[Extracted data entries]
_ _ _ _ _ _ _

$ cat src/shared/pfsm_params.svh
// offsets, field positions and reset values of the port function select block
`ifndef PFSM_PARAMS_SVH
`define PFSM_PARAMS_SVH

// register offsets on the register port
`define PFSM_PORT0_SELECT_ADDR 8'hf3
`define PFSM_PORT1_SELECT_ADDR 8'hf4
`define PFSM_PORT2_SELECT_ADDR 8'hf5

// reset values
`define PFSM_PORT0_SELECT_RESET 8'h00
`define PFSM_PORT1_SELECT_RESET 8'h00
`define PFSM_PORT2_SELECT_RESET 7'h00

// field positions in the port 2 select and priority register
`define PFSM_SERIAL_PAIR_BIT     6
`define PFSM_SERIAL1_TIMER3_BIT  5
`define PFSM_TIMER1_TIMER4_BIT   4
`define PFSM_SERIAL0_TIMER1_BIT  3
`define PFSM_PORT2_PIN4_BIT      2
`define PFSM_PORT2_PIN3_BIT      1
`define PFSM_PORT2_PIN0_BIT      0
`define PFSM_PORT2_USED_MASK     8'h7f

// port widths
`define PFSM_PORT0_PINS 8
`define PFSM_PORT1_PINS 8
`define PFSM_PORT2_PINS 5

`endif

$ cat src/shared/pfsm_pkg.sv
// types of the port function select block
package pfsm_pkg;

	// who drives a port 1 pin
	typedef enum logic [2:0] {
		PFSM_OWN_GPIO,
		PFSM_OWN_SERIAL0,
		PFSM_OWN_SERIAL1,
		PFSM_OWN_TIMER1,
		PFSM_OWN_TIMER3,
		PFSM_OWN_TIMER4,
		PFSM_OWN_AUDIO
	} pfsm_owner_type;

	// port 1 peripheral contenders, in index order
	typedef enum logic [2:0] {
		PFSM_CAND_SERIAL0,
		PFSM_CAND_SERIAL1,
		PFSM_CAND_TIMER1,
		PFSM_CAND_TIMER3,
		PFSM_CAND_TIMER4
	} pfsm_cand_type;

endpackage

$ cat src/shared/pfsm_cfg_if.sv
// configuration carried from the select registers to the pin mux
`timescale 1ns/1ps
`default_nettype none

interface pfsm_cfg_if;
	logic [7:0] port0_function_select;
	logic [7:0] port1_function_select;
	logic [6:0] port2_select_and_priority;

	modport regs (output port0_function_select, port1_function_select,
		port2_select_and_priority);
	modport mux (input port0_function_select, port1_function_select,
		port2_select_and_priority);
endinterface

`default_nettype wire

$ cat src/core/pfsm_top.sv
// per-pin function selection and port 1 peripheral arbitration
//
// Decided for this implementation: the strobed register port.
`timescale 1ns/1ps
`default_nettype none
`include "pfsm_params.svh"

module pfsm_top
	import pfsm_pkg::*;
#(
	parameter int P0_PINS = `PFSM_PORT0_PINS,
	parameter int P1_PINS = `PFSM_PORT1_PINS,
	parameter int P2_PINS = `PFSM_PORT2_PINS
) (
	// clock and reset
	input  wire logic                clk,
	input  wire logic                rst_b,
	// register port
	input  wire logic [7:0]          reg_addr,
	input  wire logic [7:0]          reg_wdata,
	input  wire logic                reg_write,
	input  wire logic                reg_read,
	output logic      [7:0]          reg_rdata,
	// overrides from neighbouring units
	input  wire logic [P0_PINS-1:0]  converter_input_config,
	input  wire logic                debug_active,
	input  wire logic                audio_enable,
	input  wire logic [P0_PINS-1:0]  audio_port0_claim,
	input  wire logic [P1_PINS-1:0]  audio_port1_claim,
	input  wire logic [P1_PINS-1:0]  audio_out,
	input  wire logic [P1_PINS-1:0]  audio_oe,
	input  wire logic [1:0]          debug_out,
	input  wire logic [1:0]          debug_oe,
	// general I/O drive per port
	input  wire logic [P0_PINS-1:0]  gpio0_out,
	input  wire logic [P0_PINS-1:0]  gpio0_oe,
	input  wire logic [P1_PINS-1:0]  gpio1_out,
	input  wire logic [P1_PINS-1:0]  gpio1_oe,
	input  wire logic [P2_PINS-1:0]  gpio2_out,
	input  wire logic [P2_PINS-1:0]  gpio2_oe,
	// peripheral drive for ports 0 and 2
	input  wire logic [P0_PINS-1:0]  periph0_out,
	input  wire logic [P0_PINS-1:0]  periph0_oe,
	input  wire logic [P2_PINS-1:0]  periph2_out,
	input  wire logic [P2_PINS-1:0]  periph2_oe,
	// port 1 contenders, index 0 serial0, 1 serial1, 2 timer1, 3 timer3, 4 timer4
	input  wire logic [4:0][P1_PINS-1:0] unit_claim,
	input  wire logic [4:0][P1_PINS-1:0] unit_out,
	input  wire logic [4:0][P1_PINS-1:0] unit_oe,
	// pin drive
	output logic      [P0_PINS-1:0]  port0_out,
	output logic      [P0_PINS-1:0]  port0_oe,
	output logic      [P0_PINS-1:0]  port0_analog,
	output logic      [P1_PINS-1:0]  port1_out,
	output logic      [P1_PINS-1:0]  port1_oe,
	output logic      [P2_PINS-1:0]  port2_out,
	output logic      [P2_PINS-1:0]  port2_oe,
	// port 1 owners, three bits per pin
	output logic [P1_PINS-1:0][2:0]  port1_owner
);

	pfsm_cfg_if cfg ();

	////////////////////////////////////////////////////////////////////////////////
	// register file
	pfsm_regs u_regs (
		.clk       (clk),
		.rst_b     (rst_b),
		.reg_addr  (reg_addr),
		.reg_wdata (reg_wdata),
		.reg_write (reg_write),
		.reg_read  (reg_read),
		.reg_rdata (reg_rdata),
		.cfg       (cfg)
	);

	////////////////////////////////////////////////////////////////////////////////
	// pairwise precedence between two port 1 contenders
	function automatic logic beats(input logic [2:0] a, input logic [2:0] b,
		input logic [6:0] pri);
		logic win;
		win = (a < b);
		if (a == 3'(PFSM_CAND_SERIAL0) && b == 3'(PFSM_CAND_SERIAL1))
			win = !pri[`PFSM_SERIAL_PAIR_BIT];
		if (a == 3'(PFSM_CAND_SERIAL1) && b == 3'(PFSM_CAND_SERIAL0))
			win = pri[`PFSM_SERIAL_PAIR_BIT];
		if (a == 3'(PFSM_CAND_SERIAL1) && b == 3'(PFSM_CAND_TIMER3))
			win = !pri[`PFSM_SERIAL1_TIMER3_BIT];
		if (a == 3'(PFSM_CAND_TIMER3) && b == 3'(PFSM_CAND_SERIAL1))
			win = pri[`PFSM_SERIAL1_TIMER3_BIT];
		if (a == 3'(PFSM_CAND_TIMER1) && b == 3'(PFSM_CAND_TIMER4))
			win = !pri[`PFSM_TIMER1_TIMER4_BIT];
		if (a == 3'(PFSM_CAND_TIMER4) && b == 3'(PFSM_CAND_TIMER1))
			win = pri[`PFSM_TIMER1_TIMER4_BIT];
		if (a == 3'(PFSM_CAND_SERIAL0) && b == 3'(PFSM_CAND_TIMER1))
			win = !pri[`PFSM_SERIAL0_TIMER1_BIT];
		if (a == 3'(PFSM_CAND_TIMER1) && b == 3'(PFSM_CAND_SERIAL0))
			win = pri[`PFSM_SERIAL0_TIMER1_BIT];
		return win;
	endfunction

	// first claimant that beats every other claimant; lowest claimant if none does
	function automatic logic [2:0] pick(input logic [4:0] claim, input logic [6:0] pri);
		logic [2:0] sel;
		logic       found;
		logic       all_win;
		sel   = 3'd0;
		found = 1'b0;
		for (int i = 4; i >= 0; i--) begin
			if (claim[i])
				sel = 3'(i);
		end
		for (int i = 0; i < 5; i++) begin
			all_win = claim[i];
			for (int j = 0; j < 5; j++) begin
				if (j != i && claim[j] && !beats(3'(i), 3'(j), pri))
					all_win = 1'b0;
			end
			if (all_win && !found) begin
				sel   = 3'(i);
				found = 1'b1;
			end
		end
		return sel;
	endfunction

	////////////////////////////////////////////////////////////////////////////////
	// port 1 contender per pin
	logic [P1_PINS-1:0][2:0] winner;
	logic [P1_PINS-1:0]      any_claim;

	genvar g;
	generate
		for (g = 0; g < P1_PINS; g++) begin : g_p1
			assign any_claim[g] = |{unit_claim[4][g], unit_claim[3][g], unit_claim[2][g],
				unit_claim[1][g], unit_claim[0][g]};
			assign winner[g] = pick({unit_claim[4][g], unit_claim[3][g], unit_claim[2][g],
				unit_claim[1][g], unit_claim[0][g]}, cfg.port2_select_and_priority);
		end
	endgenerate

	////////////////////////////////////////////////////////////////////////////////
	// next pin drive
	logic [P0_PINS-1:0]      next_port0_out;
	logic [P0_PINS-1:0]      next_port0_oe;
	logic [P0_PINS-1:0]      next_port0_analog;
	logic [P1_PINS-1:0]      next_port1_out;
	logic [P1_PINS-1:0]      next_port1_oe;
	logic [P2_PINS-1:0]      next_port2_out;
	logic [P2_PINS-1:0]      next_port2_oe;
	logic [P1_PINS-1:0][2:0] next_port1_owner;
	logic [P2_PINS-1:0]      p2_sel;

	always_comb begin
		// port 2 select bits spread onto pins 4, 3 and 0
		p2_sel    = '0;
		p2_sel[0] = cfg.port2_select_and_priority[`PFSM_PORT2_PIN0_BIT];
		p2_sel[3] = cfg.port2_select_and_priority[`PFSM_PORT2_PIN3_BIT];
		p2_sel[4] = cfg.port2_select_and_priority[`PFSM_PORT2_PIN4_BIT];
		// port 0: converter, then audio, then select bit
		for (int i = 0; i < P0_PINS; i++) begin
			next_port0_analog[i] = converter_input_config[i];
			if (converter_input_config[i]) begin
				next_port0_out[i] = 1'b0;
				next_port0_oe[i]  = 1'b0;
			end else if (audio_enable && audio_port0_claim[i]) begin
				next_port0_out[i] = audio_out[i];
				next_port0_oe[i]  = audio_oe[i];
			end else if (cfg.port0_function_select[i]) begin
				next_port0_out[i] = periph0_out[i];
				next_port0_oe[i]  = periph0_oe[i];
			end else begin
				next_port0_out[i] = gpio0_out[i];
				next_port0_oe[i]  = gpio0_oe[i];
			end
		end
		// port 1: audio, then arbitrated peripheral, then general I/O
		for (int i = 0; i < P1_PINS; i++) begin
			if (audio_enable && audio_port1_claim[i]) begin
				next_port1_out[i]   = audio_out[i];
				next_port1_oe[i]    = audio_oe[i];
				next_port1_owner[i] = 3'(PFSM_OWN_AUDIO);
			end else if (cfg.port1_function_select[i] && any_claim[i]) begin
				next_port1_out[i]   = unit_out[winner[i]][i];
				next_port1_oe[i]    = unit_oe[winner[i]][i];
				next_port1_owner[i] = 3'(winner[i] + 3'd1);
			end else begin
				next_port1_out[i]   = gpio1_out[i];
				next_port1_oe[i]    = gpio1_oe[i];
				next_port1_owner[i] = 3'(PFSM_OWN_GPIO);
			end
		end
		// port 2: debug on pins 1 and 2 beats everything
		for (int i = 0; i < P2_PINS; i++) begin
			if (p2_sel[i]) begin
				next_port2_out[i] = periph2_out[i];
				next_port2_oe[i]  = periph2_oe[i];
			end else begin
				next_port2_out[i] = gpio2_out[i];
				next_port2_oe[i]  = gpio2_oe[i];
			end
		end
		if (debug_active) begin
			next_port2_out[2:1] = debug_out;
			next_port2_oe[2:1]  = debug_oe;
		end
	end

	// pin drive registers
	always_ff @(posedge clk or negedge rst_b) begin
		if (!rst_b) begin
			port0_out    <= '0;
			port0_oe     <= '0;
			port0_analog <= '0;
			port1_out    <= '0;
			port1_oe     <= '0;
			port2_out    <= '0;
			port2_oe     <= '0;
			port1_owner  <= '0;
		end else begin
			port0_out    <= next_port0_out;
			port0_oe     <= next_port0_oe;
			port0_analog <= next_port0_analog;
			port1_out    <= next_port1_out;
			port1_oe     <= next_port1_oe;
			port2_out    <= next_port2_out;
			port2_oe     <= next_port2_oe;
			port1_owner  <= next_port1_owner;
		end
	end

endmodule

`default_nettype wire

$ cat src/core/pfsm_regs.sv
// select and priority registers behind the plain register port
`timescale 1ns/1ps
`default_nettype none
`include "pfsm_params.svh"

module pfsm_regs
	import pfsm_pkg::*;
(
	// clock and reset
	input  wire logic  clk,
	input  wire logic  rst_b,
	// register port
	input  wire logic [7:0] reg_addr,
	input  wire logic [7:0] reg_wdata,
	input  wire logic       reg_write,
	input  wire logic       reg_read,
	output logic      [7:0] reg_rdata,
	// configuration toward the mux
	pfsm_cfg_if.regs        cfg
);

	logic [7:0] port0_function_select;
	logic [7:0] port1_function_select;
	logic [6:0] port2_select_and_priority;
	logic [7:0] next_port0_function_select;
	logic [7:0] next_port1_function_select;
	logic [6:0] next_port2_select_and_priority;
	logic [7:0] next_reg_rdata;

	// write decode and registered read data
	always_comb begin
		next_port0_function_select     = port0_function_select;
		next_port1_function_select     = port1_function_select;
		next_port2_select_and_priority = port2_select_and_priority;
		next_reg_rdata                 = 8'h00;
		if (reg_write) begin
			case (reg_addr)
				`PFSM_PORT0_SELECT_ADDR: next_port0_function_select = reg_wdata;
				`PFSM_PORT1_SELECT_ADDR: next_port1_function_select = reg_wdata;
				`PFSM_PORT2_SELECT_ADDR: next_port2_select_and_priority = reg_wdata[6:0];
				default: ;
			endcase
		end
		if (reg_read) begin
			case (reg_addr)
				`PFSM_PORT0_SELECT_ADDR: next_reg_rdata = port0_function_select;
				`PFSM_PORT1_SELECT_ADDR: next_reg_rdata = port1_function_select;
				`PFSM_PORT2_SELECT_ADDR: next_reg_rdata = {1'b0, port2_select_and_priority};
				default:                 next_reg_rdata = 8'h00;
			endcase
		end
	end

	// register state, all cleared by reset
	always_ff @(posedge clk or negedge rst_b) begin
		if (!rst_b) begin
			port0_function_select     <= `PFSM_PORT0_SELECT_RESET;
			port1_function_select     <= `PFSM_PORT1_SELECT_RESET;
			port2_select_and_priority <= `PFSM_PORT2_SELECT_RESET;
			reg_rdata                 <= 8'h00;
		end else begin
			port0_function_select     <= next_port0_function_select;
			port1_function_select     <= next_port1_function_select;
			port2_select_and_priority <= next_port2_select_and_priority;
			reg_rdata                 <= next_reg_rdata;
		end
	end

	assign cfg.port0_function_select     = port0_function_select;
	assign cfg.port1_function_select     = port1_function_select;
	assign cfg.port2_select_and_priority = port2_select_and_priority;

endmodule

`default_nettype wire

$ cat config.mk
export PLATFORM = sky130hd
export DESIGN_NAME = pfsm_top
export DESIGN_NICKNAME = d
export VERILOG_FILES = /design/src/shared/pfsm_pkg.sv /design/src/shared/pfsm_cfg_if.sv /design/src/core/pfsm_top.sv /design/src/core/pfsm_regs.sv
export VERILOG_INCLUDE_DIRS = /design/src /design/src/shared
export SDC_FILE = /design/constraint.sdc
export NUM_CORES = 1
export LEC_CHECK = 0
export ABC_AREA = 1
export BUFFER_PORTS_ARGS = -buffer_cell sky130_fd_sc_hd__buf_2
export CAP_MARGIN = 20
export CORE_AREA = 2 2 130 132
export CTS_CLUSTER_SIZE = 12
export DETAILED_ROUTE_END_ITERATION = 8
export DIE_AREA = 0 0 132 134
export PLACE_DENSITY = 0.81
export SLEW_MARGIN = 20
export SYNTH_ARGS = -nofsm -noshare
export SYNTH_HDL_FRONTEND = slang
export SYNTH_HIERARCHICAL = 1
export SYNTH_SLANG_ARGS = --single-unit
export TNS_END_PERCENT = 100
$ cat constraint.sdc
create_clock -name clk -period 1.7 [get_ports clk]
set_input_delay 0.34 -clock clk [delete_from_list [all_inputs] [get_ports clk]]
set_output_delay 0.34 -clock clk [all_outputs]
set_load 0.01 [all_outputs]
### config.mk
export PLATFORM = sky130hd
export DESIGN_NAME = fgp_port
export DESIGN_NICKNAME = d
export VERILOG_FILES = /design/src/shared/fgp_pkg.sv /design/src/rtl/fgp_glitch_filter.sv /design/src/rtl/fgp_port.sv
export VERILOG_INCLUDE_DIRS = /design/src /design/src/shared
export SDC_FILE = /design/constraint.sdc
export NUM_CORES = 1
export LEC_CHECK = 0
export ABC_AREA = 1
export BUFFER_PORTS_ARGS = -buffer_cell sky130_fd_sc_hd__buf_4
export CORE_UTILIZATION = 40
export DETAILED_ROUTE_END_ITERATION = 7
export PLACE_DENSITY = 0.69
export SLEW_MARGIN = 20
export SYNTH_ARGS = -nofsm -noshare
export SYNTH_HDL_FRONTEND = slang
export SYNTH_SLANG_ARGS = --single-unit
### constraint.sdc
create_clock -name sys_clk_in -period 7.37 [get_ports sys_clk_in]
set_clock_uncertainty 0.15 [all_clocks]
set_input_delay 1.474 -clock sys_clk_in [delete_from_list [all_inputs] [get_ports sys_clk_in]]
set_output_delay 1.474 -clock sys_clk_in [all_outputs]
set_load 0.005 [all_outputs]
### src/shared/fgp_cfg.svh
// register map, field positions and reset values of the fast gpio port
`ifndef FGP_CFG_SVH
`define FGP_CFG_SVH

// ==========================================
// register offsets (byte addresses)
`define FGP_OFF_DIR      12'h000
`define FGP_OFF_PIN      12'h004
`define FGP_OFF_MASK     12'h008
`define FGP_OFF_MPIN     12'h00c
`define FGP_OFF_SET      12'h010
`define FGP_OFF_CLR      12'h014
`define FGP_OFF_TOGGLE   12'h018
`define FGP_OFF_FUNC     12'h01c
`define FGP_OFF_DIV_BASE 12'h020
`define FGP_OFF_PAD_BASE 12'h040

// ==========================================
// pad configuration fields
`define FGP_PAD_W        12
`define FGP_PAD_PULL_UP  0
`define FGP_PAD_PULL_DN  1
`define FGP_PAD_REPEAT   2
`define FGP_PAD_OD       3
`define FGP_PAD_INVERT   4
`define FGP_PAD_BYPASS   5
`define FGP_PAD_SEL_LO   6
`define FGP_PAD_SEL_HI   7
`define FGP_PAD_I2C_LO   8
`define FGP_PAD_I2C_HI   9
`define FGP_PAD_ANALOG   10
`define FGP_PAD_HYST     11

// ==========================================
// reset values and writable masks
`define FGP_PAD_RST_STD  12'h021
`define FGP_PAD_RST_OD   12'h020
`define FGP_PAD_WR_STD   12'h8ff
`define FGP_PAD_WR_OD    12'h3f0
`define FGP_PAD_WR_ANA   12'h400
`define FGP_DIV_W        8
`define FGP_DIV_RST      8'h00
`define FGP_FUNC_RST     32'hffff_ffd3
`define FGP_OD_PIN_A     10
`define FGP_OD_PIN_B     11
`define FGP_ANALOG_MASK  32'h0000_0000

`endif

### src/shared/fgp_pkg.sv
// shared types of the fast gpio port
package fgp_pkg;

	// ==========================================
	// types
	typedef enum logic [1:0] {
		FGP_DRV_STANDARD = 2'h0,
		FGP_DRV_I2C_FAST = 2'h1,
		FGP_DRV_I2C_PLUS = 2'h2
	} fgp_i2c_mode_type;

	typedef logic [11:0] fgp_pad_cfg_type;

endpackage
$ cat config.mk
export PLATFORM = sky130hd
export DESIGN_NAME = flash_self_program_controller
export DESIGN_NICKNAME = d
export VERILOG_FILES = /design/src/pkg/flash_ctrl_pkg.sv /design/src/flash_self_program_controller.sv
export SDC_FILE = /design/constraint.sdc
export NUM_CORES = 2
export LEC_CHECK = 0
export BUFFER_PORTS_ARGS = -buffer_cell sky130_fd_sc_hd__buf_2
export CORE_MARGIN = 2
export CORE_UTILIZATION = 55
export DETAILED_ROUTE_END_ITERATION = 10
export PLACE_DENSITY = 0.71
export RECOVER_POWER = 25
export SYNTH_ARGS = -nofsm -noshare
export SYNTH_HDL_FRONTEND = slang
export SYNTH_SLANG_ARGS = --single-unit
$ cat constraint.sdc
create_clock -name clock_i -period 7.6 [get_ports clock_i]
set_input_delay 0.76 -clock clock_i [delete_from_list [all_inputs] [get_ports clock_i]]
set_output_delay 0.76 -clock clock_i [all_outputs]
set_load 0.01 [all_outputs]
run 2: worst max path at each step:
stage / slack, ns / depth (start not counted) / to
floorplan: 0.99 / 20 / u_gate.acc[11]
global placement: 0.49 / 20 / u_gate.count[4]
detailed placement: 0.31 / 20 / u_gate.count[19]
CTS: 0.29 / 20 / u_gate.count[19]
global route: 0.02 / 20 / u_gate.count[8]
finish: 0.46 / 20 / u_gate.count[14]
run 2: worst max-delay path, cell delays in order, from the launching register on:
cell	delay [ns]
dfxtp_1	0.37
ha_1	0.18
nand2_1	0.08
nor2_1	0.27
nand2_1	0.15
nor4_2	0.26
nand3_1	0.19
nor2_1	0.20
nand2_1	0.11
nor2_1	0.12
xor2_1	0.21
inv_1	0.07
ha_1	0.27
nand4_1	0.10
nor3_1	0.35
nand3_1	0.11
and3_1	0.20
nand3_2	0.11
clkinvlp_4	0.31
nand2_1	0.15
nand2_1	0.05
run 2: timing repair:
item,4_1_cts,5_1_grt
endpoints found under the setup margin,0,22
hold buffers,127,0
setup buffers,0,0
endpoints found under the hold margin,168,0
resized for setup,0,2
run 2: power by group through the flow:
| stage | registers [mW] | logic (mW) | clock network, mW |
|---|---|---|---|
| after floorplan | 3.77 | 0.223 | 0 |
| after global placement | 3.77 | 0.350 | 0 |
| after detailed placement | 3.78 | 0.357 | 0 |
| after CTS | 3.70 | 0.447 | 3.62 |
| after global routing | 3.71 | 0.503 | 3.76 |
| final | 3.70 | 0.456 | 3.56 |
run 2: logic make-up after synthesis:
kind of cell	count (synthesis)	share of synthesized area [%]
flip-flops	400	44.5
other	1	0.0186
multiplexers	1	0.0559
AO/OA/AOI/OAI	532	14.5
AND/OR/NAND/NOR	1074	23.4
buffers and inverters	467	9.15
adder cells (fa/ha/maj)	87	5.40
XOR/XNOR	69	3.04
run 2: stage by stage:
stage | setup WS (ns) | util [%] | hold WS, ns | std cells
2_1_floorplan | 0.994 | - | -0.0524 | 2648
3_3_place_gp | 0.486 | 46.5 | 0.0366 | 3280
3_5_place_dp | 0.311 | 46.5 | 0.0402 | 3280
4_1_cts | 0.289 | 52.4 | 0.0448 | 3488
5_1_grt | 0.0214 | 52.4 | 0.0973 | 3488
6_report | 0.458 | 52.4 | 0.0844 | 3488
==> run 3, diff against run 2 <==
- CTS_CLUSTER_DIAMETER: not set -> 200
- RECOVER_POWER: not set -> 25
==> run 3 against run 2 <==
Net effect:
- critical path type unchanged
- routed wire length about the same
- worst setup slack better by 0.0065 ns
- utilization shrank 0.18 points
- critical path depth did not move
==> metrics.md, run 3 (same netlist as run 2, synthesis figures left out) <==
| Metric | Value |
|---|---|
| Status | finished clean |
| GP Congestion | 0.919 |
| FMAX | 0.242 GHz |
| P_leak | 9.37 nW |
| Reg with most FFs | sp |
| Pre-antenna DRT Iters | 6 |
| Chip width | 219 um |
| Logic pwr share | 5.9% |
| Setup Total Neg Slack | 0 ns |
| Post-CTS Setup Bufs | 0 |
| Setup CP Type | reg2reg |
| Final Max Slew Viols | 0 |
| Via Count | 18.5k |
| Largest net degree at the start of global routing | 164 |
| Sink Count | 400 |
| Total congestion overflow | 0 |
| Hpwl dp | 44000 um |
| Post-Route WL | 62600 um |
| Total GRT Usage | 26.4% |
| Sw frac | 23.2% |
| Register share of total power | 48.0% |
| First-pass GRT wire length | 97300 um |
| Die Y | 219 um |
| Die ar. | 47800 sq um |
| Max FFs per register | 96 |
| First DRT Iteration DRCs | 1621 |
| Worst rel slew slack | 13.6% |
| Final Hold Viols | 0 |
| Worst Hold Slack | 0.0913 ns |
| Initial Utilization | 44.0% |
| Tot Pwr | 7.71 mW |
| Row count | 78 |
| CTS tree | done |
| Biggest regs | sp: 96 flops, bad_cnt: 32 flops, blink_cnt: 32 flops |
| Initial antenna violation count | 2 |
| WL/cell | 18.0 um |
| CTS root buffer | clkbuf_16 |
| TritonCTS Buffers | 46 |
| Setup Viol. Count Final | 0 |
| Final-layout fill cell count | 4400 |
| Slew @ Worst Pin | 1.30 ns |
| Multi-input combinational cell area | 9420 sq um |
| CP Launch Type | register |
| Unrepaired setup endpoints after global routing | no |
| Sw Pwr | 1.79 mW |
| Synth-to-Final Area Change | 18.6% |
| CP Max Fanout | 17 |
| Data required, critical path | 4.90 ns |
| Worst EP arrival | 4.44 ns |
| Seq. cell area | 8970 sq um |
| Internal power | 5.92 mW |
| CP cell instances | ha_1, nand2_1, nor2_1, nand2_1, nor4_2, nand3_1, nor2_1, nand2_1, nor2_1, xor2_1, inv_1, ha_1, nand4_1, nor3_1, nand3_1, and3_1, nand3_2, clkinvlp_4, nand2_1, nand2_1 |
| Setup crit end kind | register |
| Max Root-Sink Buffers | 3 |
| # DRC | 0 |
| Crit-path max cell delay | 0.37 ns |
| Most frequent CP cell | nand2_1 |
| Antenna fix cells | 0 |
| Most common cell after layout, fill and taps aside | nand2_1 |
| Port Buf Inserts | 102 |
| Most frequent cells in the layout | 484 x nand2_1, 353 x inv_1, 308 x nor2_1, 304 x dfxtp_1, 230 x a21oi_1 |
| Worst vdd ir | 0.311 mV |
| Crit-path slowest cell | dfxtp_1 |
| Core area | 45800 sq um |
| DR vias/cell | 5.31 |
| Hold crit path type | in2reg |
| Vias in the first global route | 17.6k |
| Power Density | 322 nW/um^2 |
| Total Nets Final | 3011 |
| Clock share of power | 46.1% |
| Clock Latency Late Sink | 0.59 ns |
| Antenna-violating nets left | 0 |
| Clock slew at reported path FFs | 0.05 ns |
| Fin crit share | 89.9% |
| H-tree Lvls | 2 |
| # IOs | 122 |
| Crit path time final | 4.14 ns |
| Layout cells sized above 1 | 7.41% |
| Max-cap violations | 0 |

_ _ _ _ _ _ _

> Task objective: Read through the data and copy every line where "same" shows up.

> Response to the exercise:
- routed wire length about the same
==> metrics.md, run 3 (same netlist as run 2, synthesis figures left out) <==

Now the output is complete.